Research on the Fault Diagnosis Method of Rotating Machinery Based on Improved Variational Modal Decomposition and Probabilistic Neural Network Algorithm

Abstract

The fault diagnosis of rotating machinery is vital in industry but traditionally depends on manual expertise, requiring substantial resources. To improve diagnostic accuracy, enable effective condition monitoring, and minimize the impact of faults on operations, advanced diagnostic techniques are essential. Hence, we propose an advanced fault diagnosis framework that leverages improved particle swarm optimization (IPSO), variational mode decomposition (VMD), and probabilistic neural networks (PNN) to accurately diagnose faults in rotating machinery using gear and rolling bearing vibration signals. Initially, the vibration signals are decomposed into intrinsic mode functions via VMD, enabling the capture of subtle but critical fault features. To address parameter selection challenges in VMD, we employed IPSO to optimize the VMD parameters, ensuring the optimal decomposition effect.
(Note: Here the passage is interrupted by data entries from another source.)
File: src/rtl/wb_port_arbiter.sv
// wb_port_arbiter: shares the register-file write port between
// the writeback stage and a one-entry mul/div result buffer.
module wb_port_arbiter #(
  parameter int W       = 32,
  parameter int AW      = 5,
  parameter int MAXWAIT = 4
) (
  input  logic          clk,
  input  logic          rst,
  input  logic          regwriteW,
  input  logic [AW-1:0] rdW,
  input  logic [W-1:0]  resultW,
  input  logic          md_valid,
  input  logic [AW-1:0] md_rd,
  input  logic [W-1:0]  md_result,
  output logic          md_ready,
  output logic          we3,
  output logic [AW-1:0] a3,
  output logic [W-1:0]  wd3,
  output logic          stallW,
  output logic          md_pending,
  output logic [AW-1:0] md_pending_rd
);

  localparam logic [3:0] MAXW = 4'(MAXWAIT);

  logic          buf_valid;
  logic [AW-1:0] buf_rd;
  logic [W-1:0]  buf_data;
  logic [3:0]    wait_cnt;

  logic pipe_wr;
  logic buf_live;
  logic frc;
  logic accept;
  logic drain;
  logic bump;

  assign pipe_wr  = regwriteW && (rdW != '0);
  assign buf_live = buf_valid && (buf_rd != '0);
  assign frc      = buf_live && (wait_cnt >= MAXW);

  // Accept and drain never coincide: accept needs an empty buffer.
  assign md_ready = !buf_valid;
  assign accept   = md_valid && md_ready;

  // A buffered x0 result is dropped on its first cycle.
  assign drain = buf_valid &&
                 ((buf_rd == '0) || frc || !pipe_wr);
  assign bump  = buf_live && pipe_wr && !frc;

  assign md_pending    = buf_valid;
  assign md_pending_rd = buf_rd;

  // Grant the write port: aged buffer, then pipeline, then buffer.
  always_comb begin
    we3    = 1'b0;
    a3     = '0;
    wd3    = '0;
    stallW = 1'b0;
    if (rst) begin
      we3    = 1'b0;
    end else if (frc) begin
      we3    = 1'b1;
      a3     = buf_rd;
      wd3    = buf_data;
      stallW = pipe_wr;
    end else if (pipe_wr) begin
      we3    = 1'b1;
      a3     = rdW;
      wd3    = resultW;
    end else if (buf_live) begin
      we3    = 1'b1;
      a3     = buf_rd;
      wd3    = buf_data;
    end
  end

  // Buffer fill, drain and blocked-cycle ageing.
  always_ff @(posedge clk or posedge rst) begin
    if (rst) begin
      buf_valid <= 1'b0;
      buf_rd    <= '0;
      buf_data  <= '0;
      wait_cnt  <= '0;
    end else if (accept) begin
      buf_valid <= 1'b1;
      buf_rd    <= md_rd;
      buf_data  <= md_result;
      wait_cnt  <= '0;
    end else if (drain) begin
      buf_valid <= 1'b0;
      wait_cnt  <= '0;
    end else if (bump) begin
      if (wait_cnt != 4'hF)
        wait_cnt <= wait_cnt + 4'd1;
    end
  end

endmodule
File: config.mk
export PLATFORM = sky130hd
export DESIGN_NAME = wb_port_arbiter
export DESIGN_NICKNAME = d
export VERILOG_FILES = /design/src/rtl/wb_port_arbiter.sv
export SDC_FILE = /design/constraint.sdc
export NUM_CORES = 1
export LEC_CHECK = 0
export BUFFER_PORTS_ARGS = -buffer_cell sky130_fd_sc_hd__buf_2
export CAP_MARGIN = 10
export CORE_ASPECT_RATIO = 1.1
export CORE_UTILIZATION = 37
export CTS_CLUSTER_DIAMETER = 40
export DETAILED_ROUTE_END_ITERATION = 12
export GPL_TIMING_DRIVEN = 0
export PLACE_DENSITY = 0.7
export SYNTH_ARGS = -nofsm -noshare
export SYNTH_HDL_FRONTEND = slang
export SYNTH_SLANG_ARGS = --single-unit
File: constraint.sdc
create_clock -name clk -period 3.45 [get_ports clk]
set_input_delay 0.69 -clock clk [delete_from_list [all_inputs] [get_ports clk]]
set_output_delay 0.69 -clock clk [all_outputs]
set_load 0.01 [all_outputs]
# [Word level (Yosys, flattened, before mapping)]
# Cells that the tools add are included.
[op_classes] magnitude_cmp=1 n_eq_ne=1 multipliers=0 n_mux=20 addsub=1 n_bitwise=0 n_div=0 n_shift=0 reduce_logical=19
[ops] operator="$mux W32" count=4
[ops] operator="$mux W5" count=4
[ops] operator="$mux W4" count=4
[ops] operator="$reduce_bool A5 Y1" count=2
[ops] operator="$mux W1" count=8
[ops] operator="$logic_and A1 B1 Y1" count=7
[ops] operator="$reduce_bool A3 Y1" count=2
[ops] operator="$logic_not A5 Y1" count=1
[ops] operator="$add A4 B1 Y4 const B" count=1
[ops] operator="$ge A4 B3 Y1 const B" count=1
[ops] operator="$ne A4 B4 Y1 const B" count=1
[ops] operator="$logic_not A1 Y1" count=3
[ops] operator="$logic_or A1 B1 Y1" count=2
[ops] operator="$reduce_and A2 Y1" count=1
[ops] operator="$reduce_bool A2 Y1" count=1
[totals] in_bits=78 out_inout_bits=46 ff_bits=42 latchBits=0 memories=0 mem_bits_rw=0 rom_bits=0 word_cells=46

# [Depth between registers and ports, before layout]
# Gate-level depths: netlist of the first run.
[depth] word_depth=8 ltp_mapped=5 ltp_nobuf=4

# [Worst setup path before layout of the first run]
# Ideal clock, no wire load.
[synth_path] path_kind="in2out" start="in rst" end="out wd3[19]" required_time_ns=2.760 arrival_ns=2.496 stages=5 path_buffers=1 setup_slack_ns=0.264 cell_sequence="inv_1 nand2_1 nor3b_2 buf_6 a22o_1"
[synth_via] elab_chain_cells=1
[synth_rtl] element="start, declared" line_no="9" rtl="input logic rst,"
[synth_rtl] element="$mux W32" line_no="61" rtl="if (rst) begin"
[synth_rtl] element="end, declared" line_no="19" rtl="output logic [W-1:0] wd3,"
# Every way passes these cells.

# [Worst setup path in the final report of the first run]
[layout_path] start="in rst" end="out wd3[23]"
# Same word-level chain as after synthesis.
Further, we refined the feature set by applying Laplace fraction optimization and feature dimensionality reduction, isolating sensitive features that serve as input to a PNN-based fault classification model. Experimental results demonstrated that this IPSO-VMD-PNN framework achieves high diagnostic accuracy for various fault types, establishing it as an effective tool for fault identification in rotating machinery.